Let's drop the first dummy (the one for color black).

We will create train and test arrays whose first column is mileage and next three columns are the color dummies.

In [12]:
Xctr = np.hstack([cdtr.iloc[:,[1]].to_numpy(),cdumtr[:,1:4]])
Xcte = np.hstack([cdte.iloc[:,[1]].to_numpy(),cdumte[:,1:4]])
Xctr[:5]
Out[12]:
array([[ 47.894,   0.   ,   0.   ,   0.   ],
       [ 27.295,   0.   ,   0.   ,   0.   ],
       [131.121,   0.   ,   0.   ,   1.   ],
       [ 12.097,   0.   ,   0.   ,   0.   ],
       [109.609,   1.   ,   0.   ,   0.   ]])

We can see that the first car is black since all the other dummies are zero and has mileage 47.9.
Thus we can see that just using three of the four dummies is sufficient to identify the color of the car.

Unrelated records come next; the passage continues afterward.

// adder_32bit
module adder_32bit(
    input clk,
    input rst,
    input [31:0] i_a,
    input [31:0] i_b,
    input i_vld,
    output reg [31:0] o_res,
    output reg o_res_vld,
    output reg overflow
);
wire [7:0] shift;
wire [23:0] al_man_a, al_man_b;
wire sign_a, sign_b, sign_res;
wire [7:0] exp_a, exp_b, exp_res;
wire [23:0] man_a, man_b, man_res;
wire [24:0] res;
wire operation_overflow;
assign sign_a = i_a[31];
assign sign_b = i_b[31];
assign exp_a = i_a[30:23];
assign exp_b = i_b[30:23];
assign man_a = (exp_a == 8'b0) ? {1'b0, i_a[22:0]} : {1'b1, i_a[22:0]};  
assign man_b = (exp_b == 8'b0) ? {1'b0, i_b[22:0]} : {1'b1, i_b[22:0]};
wire is_nan_a = ((exp_a == 8'b11111111) && (man_a[22:0] != 0));  
wire is_nan_b = ((exp_b == 8'b11111111) && (man_b[22:0] != 0));
wire is_inf_a = ((exp_a == 8'b11111111) && (man_a[22:0] == 0));
wire is_inf_b = ((exp_b == 8'b11111111) && (man_b[22:0] == 0));
wire is_zero_a = ((i_a[30:0] == 0));  
wire is_zero_b = ((i_b[30:0] == 0));
CompareAndShift32Bit u_CompareAndShift32Bit (
    .exp_a(exp_a),           
    .exp_b(exp_b),           
    .man_a(man_a),           
    .man_b(man_b),           
    .al_man_a(al_man_a),     
    .al_man_b(al_man_b),     
    .shift(shift)            
);
Addition32Bit u_Addition32Bit (
    .sign_a(sign_a),         
    .sign_b(sign_b),         
    .a(al_man_a),            
    .b(al_man_b),            
    .res(res),               
    .sign_res(sign_res)      
);
Normalization32Bit u_Normalization32Bit (
    .res(res),                                   
    .exp_base((exp_a > exp_b) ? exp_a : exp_b),  
    .man_res(man_res),                           
    .exp_res(exp_res),                           
    .overflow(operation_overflow)                
);
always @(posedge clk or posedge rst) begin
    if (rst) begin
        o_res <= 32'b0;
        o_res_vld <= 1'b0;
        overflow <= 1'b0;
    end else if (i_vld) begin
        if (is_nan_a || is_nan_b || (is_inf_a && is_inf_b && (sign_a != sign_b))) begin
            o_res <= 32'h7FC00000;  
            overflow <= 1'b1;
        end 
        else if (is_inf_a || is_inf_b) begin
            o_res <= is_inf_a ? i_a : i_b;  
            overflow <= 1'b1;
        end 
        else if (is_zero_a && is_zero_b) begin
            o_res <= 32'b0;  
            overflow <= 1'b0;
        end 
        else begin
  ...
For scale: roughly 3,700 cells after synthesis, ~100 I/O pins, ~24,000 µm² of cells after synthesis.
clock: 40.0 ns
lec_check: 0
cap_margin: 20
core_margin: 2
core_utilization: 40
cts_cluster_diameter: 116
gpl_routability_driven: 0
hold_slack_margin: 0.3
place_density_lb_addon: 0.15
slew_margin: 20
run.sh (not shown) runs the stock make flow with config.mk's settings and CLKGATE_MAP_FILE=.
Then changed:
- CORE_UTILIZATION: 40 -> 22
- CTS_CLUSTER_DIAMETER: 116 -> default
- GPL_ROUTABILITY_DRIVEN: 0 -> default
- HOLD_SLACK_MARGIN: 0.3 -> default
- PLACE_DENSITY_LB_ADDON: 0.15 -> default
- clock period: 40.0 -> 39.1 ns (I/O delays scaled with it)
What happened: The changed run finished with timing, DRC and antenna clean. Global-route usage shrinks by 11 points. Design area grows by a few percent. Clock-buffer cell count stays the same. Combinational power grows by a few percent. Setup slack loses 210 ps. Final cell count grows by about a fifth. Core utilization shrinks by 21 points.
Then changed:
- CORE_UTILIZATION: 22 -> 40
The new run finished clean. First-iteration DRC count came out higher by about 5%. Core utilization climbs by 21 points. Synthesized area does not change. Wire length decreases by about 8%.


adder_32bit again, from the RTL that the note above started with.
clock: 13.6 ns
lec_check: 0
abc_area: 1
cap_margin: 20
core_aspect_ratio: 1.38
core_margin: 2
core_utilization: 72
cts_cluster_diameter: 54
slew_margin: 20
The baseline did not get past 3_5_place_dp (DPL-0038).
Next try:
- ABC_AREA: 1 -> default
- CORE_ASPECT_RATIO: 1.38 -> default
- CORE_UTILIZATION: 72 -> 56
- CTS_CLUSTER_DIAMETER: 54 -> default
Outcome:
- With this change the flow never finished: it broke off in 5_1_grt
- die area went up by roughly a tenth
- area after synthesis went down by about a fifth
- synthesized cell count went down by a quarter to a third
Next try:
- CORE_UTILIZATION: 56 -> 61
- clock period: 13.6 -> 57.3 ns (I/O delays scaled with it)
What happened: Now the flow completed with no timing, DRC or antenna violations. Die size shrinks by a little under a tenth. Area after synthesis stays the same. Synthesized cell count stays the same.
Next try:
- CORE_UTILIZATION: 61 -> 50
- CTS_CLUSTER_SIZE: default -> 98
- clock period: 57.3 -> 35.4 ns (I/O delays scaled with it)
Effect:
- This time the run completed, yet does not pass: negative setup slack
- clock-buffer cell count rises by 1
- sequential cell count is unchanged
- combinational power rises to 2.5 times its value
- setup slack gets worse by 4.2 ns
- global-route usage falls by 1.3 points
- total power rises by well over a third
- routed wire length rises by a quarter to a third
- via count rises by about a fifth
Next try:
- CORE_UTILIZATION: 50 -> 40
- CTS_CLUSTER_SIZE: 98 -> default
- clock period: 35.4 -> 40.0 ns (I/O delays scaled with it)
- With this change the flow ran to the end with no violations
- sequential share of layout area increases by 0.62 points
- flip-flop count stays the same
- register-to-register slack improved by 4.6 ns
- worst setup slack gains 2.2 ns
- cell area is lower by 21%
- total power shrinks by 35%
- area after synthesis stays the same
Next try:
- CORE_UTILIZATION: 40 -> 65
- clock period: 40.0 -> 27.0 ns (I/O delays scaled with it)
Effect: With this change the flow ended with an error in 4_1_cts. Die size decreases by 38%. Synthesized area is unchanged. Synthesized cell count stays the same.


adder_32bit again, from the RTL that the note above started with.
Settings: LEC_CHECK=0, CAP_MARGIN=0, CELL_PAD_IN_SITES_GLOBAL_PLACEMENT=0, CORE_ASPECT_RATIO=0.92, CORE_MARGIN=2, CORE_UTILIZATION=71, CTS_CLUSTER_DIAMETER=355, CTS_CLUSTER_SIZE=34, GPL_ROUTABILITY_DRIVEN=0, HOLD_SLACK_MARGIN=-0.09, MIN_ROUTING_LAYER=met1, PLACE_DENSITY=0.65, SLEW_MARGIN=15; clock period 54.5 ns.
Edit:
CAP_MARGIN = 20   (was 0)
CORE_ASPECT_RATIO = 1.34   (was 0.92)
CORE_UTILIZATION = 56   (was 71)
CTS_CLUSTER_DIAMETER = default   (was 355)
CTS_CLUSTER_SIZE = default   (was 34)
HOLD_SLACK_MARGIN = -0.0   (was -0.09)
PLACE_DENSITY = default   (was 0.65)
clock period = 34.3 ns   (was 54.5 ns; I/O delays follow)
Result: The changed run did not get past 5_1_grt; area after synthesis does not change; die area rises by 26%; synthesized cell count stays the same.
Edit:
CELL_PAD_IN_SITES_GLOBAL_PLACEMENT = default   (was 0)
CORE_ASPECT_RATIO = default   (was 1.34)
CORE_UTILIZATION = 52   (was 56)
GPL_ROUTABILITY_DRIVEN = default   (was 0)
HOLD_SLACK_MARGIN = default   (was -0.0)
MIN_ROUTING_LAYER = default   (was met1)
SLEW_MARGIN = 20   (was 15)
clock period = 41.5 ns   (was 34.3 ns; I/O delays follow)
This time the run finished with timing, DRC and antenna clean.
Area after synthesis is unchanged.
Die size rises by 7.5%.
Synthesized cell count does not change.
No activity file was given, so power comes from the tool's default toggle rates.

Now we can run the regression and get predictions.

In [13]:
lm2 = LinearRegression(fit_intercept=True)
lm2.fit(Xctr,cdtr['price'])
yhtest = lm2.predict(Xcte)

Our model is actually: $$ price = \beta_0 + \beta_1 mileage + \beta_2 D_{silver} + \beta_3 D_{white} + \beta_4 D_{other} + \epsilon $$

In [14]:
print('intercept:',lm2.intercept_)
print('slopes:',lm2.coef_)
intercept: 57.212456451456745
slopes: [-0.34247931 -4.43507734 -0.38043861 -3.4692273 ]

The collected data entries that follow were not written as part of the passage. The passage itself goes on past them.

==> inputs of nickel <==
## processor
module processor
(
	input wire clk_i,
	input wire rst_i,
	input wire stall_i,
	output wire [31:0] addr_o,
	input wire [31:0] data_i,
	output wire [31:0] data_o,
	output wire [3:0] data_w_o,
	output wire [2:0] data_mode_o,
	input wire [7:0] extio_in,
	output wire [7:0] extio_out
);
Settings: LEC_CHECK=0, ABC_AREA=1, CAP_MARGIN=15, CELL_PAD_IN_SITES_DETAIL_PLACEMENT=1, CELL_PAD_IN_SITES_GLOBAL_PLACEMENT=1, CORE_ASPECT_RATIO=0.77, CORE_MARGIN=2, CORE_UTILIZATION=38, GPL_ROUTABILITY_DRIVEN=0, GPL_TIMING_DRIVEN=0, HOLD_SLACK_MARGIN=0.09, MAX_ROUTING_LAYER=met4, SLEW_MARGIN=20, TNS_END_PERCENT=90; clock period 12.0 ns.
run.sh (not shown) runs the stock make flow with config.mk's settings and CLKGATE_MAP_FILE=.
==> garnet: changes against nickel <==
==> flow/config.mk (replaced) <==
export PLATFORM = sky130hd
export DESIGN_NAME = processor
export DESIGN_NICKNAME = processor
export VERILOG_FILES = /design/flow/design.v
export SDC_FILE = /design/flow/constraint.sdc
export NUM_CORES = 4
export LEC_CHECK = 0
export ABC_AREA = 1
export CAP_MARGIN = 0
export CORE_MARGIN = 2
export CORE_UTILIZATION = 72
export PLACE_DENSITY = 0.39
export SETUP_SLACK_MARGIN = 0.37
export SLEW_MARGIN = 20
==> flow/constraint.sdc (replaced) <==
create_clock -name core_clock -period 4.98 [get_ports {clk_i}]
set_input_delay 0.9960 -clock core_clock [delete_from_list [all_inputs] [get_ports {clk_i}]]
set_output_delay 0.9960 -clock core_clock [all_outputs]
set_load 0.01 [all_outputs]
==> amber: changes against nickel <==
==> flow/config.mk (replaced) <==
export PLATFORM = sky130hd
export DESIGN_NAME = processor
export DESIGN_NICKNAME = processor
export VERILOG_FILES = /design/flow/design.v
export SDC_FILE = /design/flow/constraint.sdc
export NUM_CORES = 4
export LEC_CHECK = 0
export CAP_MARGIN = 20
export CORE_MARGIN = 2
export CORE_UTILIZATION = 40
export SLEW_MARGIN = 20
==> qor summary <==
Result of the run: garnet stopped before the end; amber complete, no violations; nickel complete, but fails checks
Last stage reached: garnet detailed placement; amber -; nickel -
Violated checks: garnet -; amber -; nickel negative setup slack
Total number of clock tree sinks: garnet -; amber 826; nickel 826
Pre-CTS setup slack: garnet -; amber 0.4424 ns; nickel -1.230 ns
Clock slew at the register clock pins of the worst setup and hold paths: garnet -; amber 0.06 ns; nickel 0.07 ns
Adder-Cell Fraction of Synth Area: garnet 3.015%; amber 3.089%; nickel 3.015%
Count of cell instances traversed by the critical path: garnet -; amber 26; nickel 30
Pre-Repair DR Iteration Count: garnet -; amber 10; nickel 7
Largest power group: garnet -; amber combinational cells; nickel combinational cells
Initial Util: garnet 72.48%; amber 40.23%; nickel 38.23%
Register area: garnet -; amber 23260 um2; nickel 23240 um2
Cell area after layout: garnet -; amber 60810 um2; nickel 63580 um2
Worst Min Path Start: garnet -; amber core.irq_ack_s_dly$_DFFE_PP0P_; nickel int_control.inst_reg[26]$_DFFE_PP0N_
Library cell used as clock root buffer: garnet -; amber clkbuf_16; nickel clkbuf_16
Overall Power: garnet -; amber 10.14 mW; nickel 18.81 mW
Count of different cell masters after synthesis: garnet 75; amber 107; nickel 75
Per-cell routed wire length: garnet -; amber 37.75 um; nickel 36.80 um
MUX area fraction: garnet 0.1574%; amber 20.17%; nickel 0.1574%
XORs/XNORs by Area: garnet 0.8781%; amber 1.652%; nickel 0.8781%
Logic Gate Count: garnet -; amber 3475; nickel 5142
Worst-margin pin slew: garnet -; amber 1.280 ns; nickel 1.404 ns

==> inputs of v19 <==
processor again, from the RTL that the note above started with.
// processor
module processor
(
	input wire clk_i,
	input wire rst_i,
	input wire stall_i,
	output wire [31:0] addr_o,
	input wire [31:0] data_i,
	output wire [31:0] data_o,
	output wire [3:0] data_w_o,
	output wire [2:0] data_mode_o,
	input wire [7:0] extio_in,
	output wire [7:0] extio_out
);
	wire stall_cpu; wire mwait_cpu; wire irq_cpu; wire irq_ack_cpu; wire exception_cpu; wire data_b_cpu; wire data_h_cpu; wire data_access_cpu;
	wire [31:0] irq_vector_cpu; wire [31:0] inst_addr_cpu; wire [31:0] inst_in_cpu; wire [31:0] data_addr_cpu; wire [31:0] data_in_cpu; wire [31:0] data_out_cpu;
	wire [3:0] data_w_cpu;
	assign data_mode_o = {data_b_cpu,data_h_cpu,data_access_cpu};
	datapath core
	(
		.clock(clk_i),
		.reset(rst_i),
		.stall(stall_cpu),
		.mwait(mwait_cpu),
		.irq_vector(irq_vector_cpu),
		.irq(irq_cpu),
		.irq_ack(irq_ack_cpu),
		.exception(exception_cpu),
		.inst_addr(inst_addr_cpu),
		.inst_in(inst_in_cpu),
		.data_addr(data_addr_cpu),
		.data_in(data_in_cpu),
		.data_out(data_out_cpu),
		.data_w(data_w_cpu),
		.data_b(data_b_cpu),
  ...
clock: 13.7 ns
lec_check: 0
cap_margin: 20
cell_pad_in_sites_global_placement: 3
core_margin: 2
core_utilization: 17
cts_cluster_diameter: 124
cts_cluster_size: 18
gpl_routability_driven: 0
gpl_timing_driven: 1
max_routing_layer: met5
min_routing_layer: met2
setup_slack_margin: 1.91
slew_margin: 20
tns_end_percent: 75
==> v20: changes against v19 <==
==> flow/config.mk (replaced) <==
export PLATFORM = sky130hd
export DESIGN_NAME = processor
export DESIGN_NICKNAME = processor
export VERILOG_FILES = /design/flow/design.v
export SDC_FILE = /design/flow/constraint.sdc
export NUM_CORES = 4
export LEC_CHECK = 0
export CAP_MARGIN = 25
export CORE_MARGIN = 2
export CORE_UTILIZATION = 40
export SLEW_MARGIN = 5
==> flow/constraint.sdc (replaced) <==
create_clock -name core_clock -period 12.0 [get_ports {clk_i}]
set_input_delay 2.4000 -clock core_clock [delete_from_list [all_inputs] [get_ports {clk_i}]]
set_output_delay 2.4000 -clock core_clock [all_outputs]
set_load 0.01 [all_outputs]
==> v13: changes against v19 <==
==> flow/config.mk (replaced) <==
export PLATFORM = sky130hd
export DESIGN_NAME = processor
export DESIGN_NICKNAME = processor
export VERILOG_FILES = /design/flow/design.v
export SDC_FILE = /design/flow/constraint.sdc
export NUM_CORES = 4
export LEC_CHECK = 0
export CAP_MARGIN = 20
export CORE_MARGIN = 2
export CORE_UTILIZATION = 66
export CTS_CLUSTER_DIAMETER = 252
export CTS_CLUSTER_SIZE = 99
export PLACE_DENSITY = 0.36
export SLEW_MARGIN = 20
==> flow/constraint.sdc (replaced) <==
create_clock -name core_clock -period 7.07 [get_ports {clk_i}]
set_input_delay 1.4140 -clock core_clock [delete_from_list [all_inputs] [get_ports {clk_i}]]
set_output_delay 1.4140 -clock core_clock [all_outputs]
set_load 0.01 [all_outputs]
==> v22: changes against v19 <==
==> flow/config.mk (replaced) <==
export PLATFORM = sky130hd
export DESIGN_NAME = processor
export DESIGN_NICKNAME = processor
export VERILOG_FILES = /design/flow/design.v
export SDC_FILE = /design/flow/constraint.sdc
export NUM_CORES = 4
export LEC_CHECK = 0
export CAP_MARGIN = 20
export CORE_MARGIN = 2
export CORE_UTILIZATION = 44
export SLEW_MARGIN = 20
==> flow/constraint.sdc (replaced) <==
create_clock -name core_clock -period 8.89 [get_ports {clk_i}]
set_input_delay 1.7780 -clock core_clock [delete_from_list [all_inputs] [get_ports {clk_i}]]
set_output_delay 1.7780 -clock core_clock [all_outputs]
set_load 0.01 [all_outputs]
==> comparison table <==
Combinational fraction of the cell area: v20 0.466; v19 0.456; v22 0.446; v13 -
Number of buffers created by CTS: v20 94; v19 53; v22 92; v13 12
Proportion of power drawn by the clock network: v20 0.313; v19 0.202; v22 0.278; v13 -
Worst setup path startpoint: v20 core.imm_u_r[21]$_DFFE_PP0P_; v19 core.imm_u_r[20]$_DFFE_PP0P_; v22 core.imm_u_r[21]$_DFFE_PP0P_; v13 -
H-tree depth reported by CTS: v20 3; v19 2; v22 3; v13 1
Clock tree cell share of total cell area: v20 0.0576; v19 0.0242; v22 0.0481; v13 -
Slew @ Worst Pin: v20 1.27 ns; v19 1.39 ns; v22 1.18 ns; v13 -
Cell row count: v20 134; v19 206; v22 127; v13 104
Delay of the slowest critical-path stage: v20 0.74 ns; v19 0.75 ns; v22 0.55 ns; v13 -
Worst-case hold slack: v20 0.480 ns; v19 0.484 ns; v22 0.476 ns; v13 -
Post-CTS setup buffer count: v20 3; v19 18; v22 25; v13 48
Sum Neg Setup Slack: v20 0 ns; v19 0 ns; v22 -2.17 ns; v13 -
Die area: v20 137000 sq um; v19 320000 sq um; v22 125000 sq um; v13 83400 sq um
Run status: v20 no timing/DRC/antenna violations; v19 no timing/DRC/antenna violations; v22 complete, but fails checks; v13 aborted with a tool error
Last stage reached: v20 -; v19 -; v22 -; v13 5_1_grt
Layout check failures: v20 -; v19 -; v22 setup timing; v13 -
Sum of net half-perimeters after detailed placement: v20 185000 um; v19 219000 um; v22 187000 um; v13 192000 um
Chip width: v20 370 um; v19 565 um; v22 353 um; v13 289 um
Worst-case register-to-register setup slack: v20 1.64 ns; v19 3.27 ns; v22 0.43 ns; v13 -
Top cell class by occupied area: v20 multi-input combinational cells; v19 multi-input combinational cells; v22 multi-input combinational cells; v13 -
Met2 routed WL: v20 109000 um; v19 136000 um; v22 109000 um; v13 -
Power is estimated from default activity; no workload was simulated.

Let's plotted the predictions versus mileage.

In [15]:
plt.scatter(cdte['mileage'],yhtest,s=2.0)
plt.xlabel('mileage'); plt.ylabel('predictions using mileage and color')
Out[15]:
Text(0, 0.5, 'predictions using mileage and color')

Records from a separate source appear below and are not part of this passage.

## juniper
==> flow/design.v (excerpt) <==
module mips_cpu (
  input         clk,
  input         rst,
  output [31:0] imem_addr,
  input  [31:0] imem_rdata,
  output [31:0] dmem_addr,
  output [31:0] dmem_wdata,
  output        dmem_we,
  output        dmem_re,
  input  [31:0] dmem_rdata,
  output        reg_we,
  output [4:0]  reg_waddr,
  output [31:0] reg_wdata
);
make LEC_CHECK=0 CAP_MARGIN=20 CORE_MARGIN=2 CORE_UTILIZATION=68 SETUP_SLACK_MARGIN=-0.64 SLEW_MARGIN=20 finish   # period 8.24 ns
run.sh (not shown) runs the stock make flow with config.mk's settings and CLKGATE_MAP_FILE=.
Status(juniper) = ERROR, stage = global routing (5_1_grt)
Input changes introduced in fjord (baseline for comparison: juniper):
diff --git a/flow/config.mk b/flow/config.mk
--- a/flow/config.mk
+++ b/flow/config.mk
@@ -8,0 +9,2 @@
+export CELL_PAD_IN_SITES_DETAIL_PLACEMENT = 0
+export CELL_PAD_IN_SITES_GLOBAL_PLACEMENT = 1
@@ -10,2 +12,4 @@
-export CORE_UTILIZATION = 68
-export SETUP_SLACK_MARGIN = -0.64
+export CORE_UTILIZATION = 53
+export GPL_ROUTABILITY_DRIVEN = 1
+export PLACE_DENSITY_LB_ADDON = 0.19
+export SETUP_SLACK_MARGIN = 2.85
==> flow/constraint.sdc <==
create_clock -name core_clock -period 12.7 [get_ports {clk}]
set_input_delay 2.5400 -clock core_clock [delete_from_list [all_inputs] [get_ports {clk}]]
set_output_delay 2.5400 -clock core_clock [all_outputs]
set_load 0.01 [all_outputs]
## What came out
Of juniper and fjord, only fjord finishes the flow clean.
On minimum setup slack after placement: between juniper and fjord, it ends up lower for juniper.
Against juniper, fjord comes in 0.012 mm² higher on core footprint.
Average cell area after synthesis: juniper vs fjord identical
Chip area line of the yosys report across juniper and fjord: no real change.
Comparing juniper against fjord, there is no change at all in fraction of the yosys area taken by sequential cells.
fjord vs. juniper: post-cts repair resize count climbed 383; area after synthesis barely changed.
Comparing die span in x for juniper and fjord, the smaller number came from juniper.
> inputs changed (fjord -> delta)
diff --git a/flow/config.mk b/flow/config.mk
--- a/flow/config.mk
+++ b/flow/config.mk
@@ -12 +12 @@
-export CORE_UTILIZATION = 53
+export CORE_UTILIZATION = 46
@@ -14,2 +13,0 @@
-export PLACE_DENSITY_LB_ADDON = 0.19
-export SETUP_SLACK_MARGIN = 2.85
==> flow/constraint.sdc <==
create_clock -name core_clock -period 5.81 [get_ports {clk}]
set_input_delay 1.1620 -clock core_clock [delete_from_list [all_inputs] [get_ports {clk}]]
set_output_delay 1.1620 -clock core_clock [all_outputs]
set_load 0.01 [all_outputs]
## What came out
What the final checks of delta revealed, after a flow that finished every stage, was a layout that fails on negative setup slack. fjord: all stages complete, timing, DRC and antenna checks passed. The lower non-clock buffer total of the final layout came out of fjord. Setup slack after layout: delta vs fjord down 3.52 ns. A capturing element of the worst setup path of reg_wdata[3] is what fjord shows, while reg_wdata[23] belongs to delta. For the ratio of final minimum period to clock period, delta came in 39 points higher than fjord did. met1 capacity usage during global routing down 0.74 points in delta wrt fjord. Compared with fjord, in delta total global-route track usage grew by 0.83 points, total via count after detailed routing rose by 4223, slew at the pin closest to its max-slew limit down 0.15 ns. delta vs. fjord: delay of the slowest critical-path stage shrank by 0.11 ns; detailed-router iteration count before antenna repair grew by 5; clock latency on the worst-skew pair held steady.

========
mips_cpu again, from the RTL that the note above started with.
Settings: LEC_CHECK=0, CAP_MARGIN=20, CORE_MARGIN=2, CORE_UTILIZATION=71, CTS_CLUSTER_DIAMETER=381, CTS_CLUSTER_SIZE=22, SETUP_SLACK_MARGIN=-0.64, SLEW_MARGIN=20; clock period 8.24 ns.
The starting point did not get past global routing (5_1_grt) on GRT-0116.
Rerun with:
- CELL_PAD_IN_SITES_DETAIL_PLACEMENT: default -> 0
- CELL_PAD_IN_SITES_GLOBAL_PLACEMENT: default -> 1
- CORE_MARGIN: 2 -> 5
- CORE_UTILIZATION: 71 -> 37
- CTS_CLUSTER_DIAMETER: 381 -> 180
- CTS_CLUSTER_SIZE: 22 -> default
- GPL_ROUTABILITY_DRIVEN: default -> 0
- GPL_TIMING_DRIVEN: default -> 0
- PLACE_DENSITY_LB_ADDON: default -> 0.19
- SETUP_SLACK_MARGIN: -0.64 -> default
- SLEW_MARGIN: 20 -> 40
- clock period: 8.24 -> 12.7 ns (I/O delays scaled with it)
The changed run finished but fails on negative setup slack.
Area after synthesis stays the same.
Die area climbs by 98%.
Synthesized cell count stays the same.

There are actually four parallel lines, one for each of the four colors.
The dummies just adjust the intercepts.
Does not look like color does a whole lot !!!!

To see if color does anything, let's check the out-of-sample rmse.

In [16]:
rmse = math.sqrt(mean_squared_error(yhtest,cdte['price']))
print(f'rmse using mileage and color is {rmse:0.2f}')
rmse using mileage and color is 11.39

The same as when we just used mileage.

log transform

The possibility of a negative prediction for price was particularly disturbing.

Let’s try logging y.

In [17]:
lprice = np.log(cdtr['price'])
plt.scatter(cdtr['mileage'],lprice)
Out[17]:
<matplotlib.collections.PathCollection at 0x7f659de86610>

Does this look better ?

To predict price with this model we predict log price and then exponentiate.

In [18]:
lm3 = LinearRegression(fit_intercept=True)
lm3.fit(cdtr[['mileage']],lprice)

lyhat = lm3.predict(cdte[['mileage']])
yhat = np.exp(lyhat)
plt.scatter(cdte['price'],yhat)
plt.plot(yhat,yhat,c='red')
Out[18]:
[<matplotlib.lines.Line2D at 0x7f659ddf9970>]

What do you think ?

Quadratic term

In [19]:
Xq = np.column_stack([cdtr['mileage'],cdtr['mileage']**2])
lm4 = LinearRegression(fit_intercept=True)
lm4.fit(Xq,cdtr['price'])
yhat = lm4.predict(Xq)

plt.scatter(cdtr['mileage'],cdtr['price'],marker='o',c='black',s=.9)
plt.scatter(cdtr['mileage'],yhat,marker=5,c='red',s=.9)
plt.xlabel('mileage'); plt.ylabel('price')
Out[19]:
Text(0, 0.5, 'price')

We are fitting the model:

$$ price = \beta_0 + \beta_1 \, mileage + \beta_2 \, mileage^2 + \epsilon $$

What do you think ?

Homework:

Use out of sample performance (a train/test split) to decide which of these two models is best:

  • linear model of log(y) on mileage and color
  • linear model of y on mileage, mileage squared, and color

Use out of sample rmse and graphics to compare the two models.